Thanks for pointing this out.

> 
> Lee
> 
> Olivier Corby wrote on 03/28/2007 10:51:19 AM:
> 
>> Hi,
>>
>> Here are some comments on current SPARQL WD.
> 
> ...
> 
>> 4.2.3 RDF Collections
...

>> 5.2.2 Scope of Filters
...

>> 9.3 DISTINCT
...

>> 11.4.10 RDFterm-equal
>>
>> RDFterm-equal produces a type error if the arguments are both literal 
> but
>> are not the same RDF term.
>>
>>
>> So, following the current draft :
>>
>> 'Jules'@en = 'Jim'@en
>>
>> produces a type error because they are not the same RDF term.
>>
>> It is the same with != < <= > >=
>> ]]
> 
> By design, SPARQL does not define semantics for comparing plain literals 
> with language tags, as you've noted. Note that query writers can compare 
> literals themselves:
> 
>   !langMatches(lang(?a), lang(?b)) || !(str(?a) = str(?b))

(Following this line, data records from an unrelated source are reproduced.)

===== /design/flow/run.sh =====
#!/bin/bash
# OpenROAD 26Q1-2900-gdf79404cd8, Yosys 0.63+post, stock flow scripts
make -C /OpenROAD-flow-scripts/flow DESIGN_CONFIG=/design/flow/config.mk WORK_HOME=/design/flow/orfs finish

===== /design/flow/config.mk =====
export PLATFORM = sky130hd
export DESIGN_NAME = pair_sort
export DESIGN_NICKNAME = pair_sort
export VERILOG_FILES = /design/flow/design.v
export SDC_FILE = /design/flow/constraint.sdc
export NUM_CORES = 4
export LEC_CHECK = 1
export CORE_UTILIZATION = 30

===== /design/flow/constraint.sdc =====
current_design pair_sort

set clk_period 5.0
set clk_io_pct 0.2

create_clock -name clk0 -period $clk_period [get_ports {clk}]

set non_clock_inputs [all_inputs -no_clocks]
set_input_delay [expr $clk_period * $clk_io_pct] -clock clk0 $non_clock_inputs
set_output_delay [expr $clk_period * $clk_io_pct] -clock clk0 [all_outputs]

===== /design/flow/design.v =====
module dff #(parameter Bit = 1) (input logic [Bit-1:0] d,
				input logic clk, rst,
				output logic [Bit-1:0] q);
always_ff @(posedge clk) begin
	priority case(1'b1) 
		rst: q <= 'b0;
	default: begin
		q <= d;
	end
	endcase
end
endmodule
package datatypes_p;
    typedef enum logic [2:0] { 
	A0 = 3'b000, 
	A1 = 3'b001, 
	A2 = 3'b010, 
	A3 = 3'b011, 
	A4 = 3'b100, 
	A5 = 3'b101, 
	A6 = 3'b110, 
	A7 = 3'b111 
    } addr_t;
    typedef struct packed {
        logic [11:0] d;
        logic[2:0] addr;
    } coupled_dist_t;
endpackage
module pair_sort #(parameter Bit = 12) (
    input clk, rst,
    input datatypes_p::coupled_dist_t first,
    input datatypes_p::coupled_dist_t second,
    output datatypes_p::coupled_dist_t smaller,
    output datatypes_p::coupled_dist_t larger
);
datatypes_p::coupled_dist_t s;
datatypes_p::coupled_dist_t l;
always_comb begin
    case ({first.d > second.d, first.d < second.d})
        2'b10: begin
            s = second;
            l = first;
        end
        2'b01: begin 
            s = first;
            l = second;
        end
        default: begin
            case ({second.addr > first.addr})
                1'b1: begin
                    s = first;
                    l = second;
                end
                default: begin
                    s = second;
                    l = first;
                end
            endcase
        end
    endcase
end
dff #(.Bit(Bit + 3)) dff_pair_smaller(.clk(clk), .rst(rst), .d(s), .q(smaller));
dff #(.Bit(Bit + 3)) dff_pair_larger(.clk(clk), .rst(rst), .d(l), .q(larger));
endmodule
module pair_sort_two #(parameter Bit = 12) (
    input datatypes_p::coupled_dist_t first,
    input datatypes_p::coupled_dist_t second,
    output datatypes_p::coupled_dist_t smaller,
    output datatypes_p::coupled_dist_t larger
);
datatypes_p::coupled_dist_t s;
datatypes_p::coupled_dist_t l;
always_comb begin
    case ({first.d > second.d, first.d < second.d})
        2'b10: begin
            s = second;
            l = first;
        end
        2'b01: begin 
            s = first;
            l = second;
        end
        default: begin
            case ({second.addr > first.addr})
                1'b1: begin
                    s = first;
                    l = second;
                end
                default: begin
                    s = second;
                    l = first;
                end
            endcase
        end
    endcase
end
assign smaller = s;
assign larger = l;
endmodule
module pair_sort_three #(parameter Bit = 12) (
    input datatypes_p::coupled_dist_t first,
    input datatypes_p::coupled_dist_t second,
    output datatypes_p::coupled_dist_t smaller
);
datatypes_p::coupled_dist_t s;
always_comb begin
    case ({first.d > second.d, first.d < second.d})
        2'b10: begin
            s = second;
        end
        2'b01: begin 
            s = first;
        end
        default: begin
            case ({second.addr > first.addr})
                1'b1: begin
                    s = first;
                end
                default: begin
                    s = second;
                end
            endcase
        end
    endcase
end
assign smaller = s;
endmodule
module pair_sort_four #(parameter Bit = 12) (
    input clk, rst,
    input datatypes_p::coupled_dist_t first,
    input datatypes_p::coupled_dist_t second,
    output datatypes_p::coupled_dist_t smaller
);
datatypes_p::coupled_dist_t s;
always_comb begin
    case ({first.d > second.d, first.d < second.d})
        2'b10: begin
            s = second;
        end
        2'b01: begin 
            s = first;
        end
        default: begin
            case ({second.addr > first.addr})
                1'b1: begin
                    s = first;
                end
                default: begin
                    s = second;
                end
            endcase
        end
    endcase
end
dff #(.Bit(Bit + 3)) dff_pair_smaller(.clk(clk), .rst(rst), .d(s), .q(smaller));
endmodule

==> flow_summary.ini <==
; yosys + openroad results
[detailed_routing]
routed_wirelength_mm = 5.61
drtIter0Drc = 182
wire_per_inst_um = 14.5
diodes = 0
antenna_left = 0
vias_per_cell = 5.54
drc = 0
drt_first_pass_iters = 22
num_vias = 2139

[status]
status = completed

[sta]
maxSlewHeadroom = 0.534
post-route-period-util = 0.700
min_period_ns = 3.50
fin_setup_tns_ns = 0
worstMarginPinSlew_ns = 0.699
worst_slack_ns = 1.50
finalMaxSlewViolations = 0
grt_setup_unrepaired = false
setup_viol = 0
max_freq_mhz = 286
hold_viol = 0

[layout]
final_util = 0.427
drive_above_1_share = 0.0550
fill_cells = 629
syn2layout_area_growth_pct = 34.3
fin_cells = 386

[cts]
h-tree-depth = 2
cts_tree = done
clk_pin_slew_ns = 0.06
max-clock-path-buffers = 2
cts_hold_buf = 0
cts.sinks = 30
root_buffer = clkbuf_8
ctsResizeCount = 0
postCtsSetupRepairBufs = 0
cts_inserted_buffers = 5

[synth]
synthCells = 258
ys_cells = 258
seq_area_frac_synth = 0.291
synth_cell_type_count = 26
synth.top_cell.area_share = 0.291
ys.flops = 30
area_leaders = dfxtp_1, o211ai_1, a22oi_1
synthesis.area_um2 = 2060
yosysTopAreaCell = dfxtp_1
synth_chip_area_um2 = 2060
syn_avg_cell_area_um2 = 7.99
ys_warn_count = 2

[placement]
dp_hpwl_mm = 4.03
gp_congestion = 0.824
place_inst = 379
post-place-ws_ns = 1.22
port_buffers = 61

[global_routing]
track_usage = 0.162
grt_pass1_wl_mm = 9.36
antenna_found_initial = 0
grt_max_degree = 33
grt-ovfl-total = 0
grt_pass1_vias = 1897

[min_path]
min_to = dff_pair_larger.q[2]$_SDFF_PP0_
min_path_type = in2reg
min-delay-start = first[2]
min_path_cells = 3

[pwr]
p_leak_nw = 1.00
pwr-share-comb = 0.289
power_frac_seq = 0.431
sw_frac_of_total = 0.268
power_frac_clock = 0.281
intPower_w = 0.000462
powerDensity_nw_per_um2 = 228
vdd_ir_drop_max_mv = 0.0908
power.net_switching_w = 0.000169

[floorplanning]
die_y_um = 84.9
io_pins = 62
num_rows = 29
core_area_um2 = 6490
chip_area_um2 = 7210
die_w_um = 84.9
initCoreUtil = 0.317

[setup_path]
arrival_ns = 3.65
path_buffers = 3
startpoint_type = primary input
cp_top_family = buffers and inverters
crit_path_top_delay_cell = and2_1
end_kind = flop
max_stage_delay_ns = 0.66
required_ns = 5.15
crit_chain = clkdlybuf4s50_1, inv_1, ha_1, nor2b_1, o211ai_1, a211o_2, and2_1, buf_4, o211ai_1
cpMostUsedCell = o211ai_1
crit_start = second[4]
path_class = in2reg
path_max_fanout = 31

[job]
warnings = 25
cap_violations = 0
==> worst max-delay path by stage <==
stage,slack [ns],cells after the start,to
after global routing,1.23,9,dff_pair_smaller.q[11]$_SDFF_PP0_
after CTS,1.52,9,dff_pair_larger.q[11]$_SDFF_PP0_
final,1.50,9,dff_pair_larger.q[11]$_SDFF_PP0_
==> layout by cell type, fill, tap and decap left out <==
cell type        count
a2111oi_4            1
a211o_2              1
a211oi_2             1
a21oi_1              7
a21oi_2              1
a22oi_1             28
and2_1               2
buf_4                5
clkbuf_1             2
clkbuf_8             5
clkdlybuf4s50_1     61
dfxtp_1             30
ha_1                15
inv_1               15
nand2_1             30
nand2_2              1
nand2b_1             2
nand3_1              2
nand3b_1             1
nand4_1             32
nand4_4              1
nor2_1              15
nor2b_1             16
nor4_1               2
o211ai_1            29
o21a_1               1
o311ai_0             2
or2_2                1
==> stage by stage <==
step / cell area, µm² / hold WS, ns / power [W]
3_5_place_dp: 2690 / 1.65 / 0.000460
2_1_floorplan: 2060 / 1.22 / 0.000360
3_3_place_gp: 2690 / 1.66 / 0.000460
6_report: 2770 / 1.46 / 0.000631
4_1_cts: 2770 / 1.44 / 0.000640
5_1_grt: 2770 / 1.50 / 0.000670
==> cell usage after synthesis, drive strengths merged <==
cell type / instances
nor4: 2
a21oi: 8
or2: 1
nand2: 31
nor2b: 16
a22oi: 28
and2: 2
nor2: 15
o211ai: 29
buf: 5
o311ai: 2
nand3: 2
a211oi: 1
nand3b: 1
ha: 15
nand2b: 2
a211o: 1
dfxtp: 30
o21a: 1
inv: 15
a2111oi: 1
nand4: 33
clkbuf: 17
==> per-layer routing <==
metal | share of wire | global-route usage
met1 | 0.48 | 0.263
met2 | 0.45 | 0.237
met3 | 0.056 | 0.0217
met4 | 0.016 | 0.0231
met5 | 0 | 0
==> kinds of logic after synthesis <==
kind of cell             Yosys count  share of synthesized area
AND-OR/OR-AND                     71                      0.263
AND/OR/NAND/NOR                  105                      0.271
flip-flops                        30                      0.291
adder cells (fa/ha/maj)           15                     0.0910
buffers and inverters             37                     0.0837
==> layout make-up <==
type                       count  area [µm²]  share of cell area
multi-input combinational    191        1290               0.467
timing repair buffer          66         648               0.234
sequential                    30         601               0.217
tap                           77        96.3              0.0348
clock buffer                   7        76.3              0.0276
inverter                      15        56.3              0.0203
==> sequential cells by signal, summed over array words and instances (netlist names) <==
name / flops
dff_pair_larger.q: 15
dff_pair_smaller.q: 15
==> worst min-delay path: cells and delay by family <==
kind / cells / cell delay (ns)
buf+inv: 1 / 0.42
compound gates: 1 / 0.14
simple gates: 1 / 0.10
==> power by group through the flow <==
stage	clock network, W	registers [W]	logic [W]
4_1_cts	0.000184	0.000273	0.000183
5_1_grt	0.000194	0.000274	0.000202
6_report	0.000177	0.000272	0.000182
Power is estimated from default activity; no workload was simulated.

langMatches is asymmetric in its arguments:

langMatches("en-us", "en") is true

so the full equality test needs to be something like:

   langMatches(lang(?a), lang(?b)) &&
   langMatches(lang(?b), lang(?a)) &&
   (str(?a) = str(?b))

> 
> The Working Group has not been motivated in the past to define the 
> comparison operators on plain literals with language tags. Section 11.3.1 
> Operator Extensibility licenses SPARQL language extensions that add rows 
> to the operator table, such that implementations may support comparing 
> plain literals with language tags.
> 
> I hope that this addresses this concern; please let us know if not, and 
> the Working Group will weigh changes to the operator table versus the 
> schedule risks of publishing a new Last Call draft.

relating to this general area: Olivier also said:

 > [[regex could operate on xsd:string as well as simple literal.]]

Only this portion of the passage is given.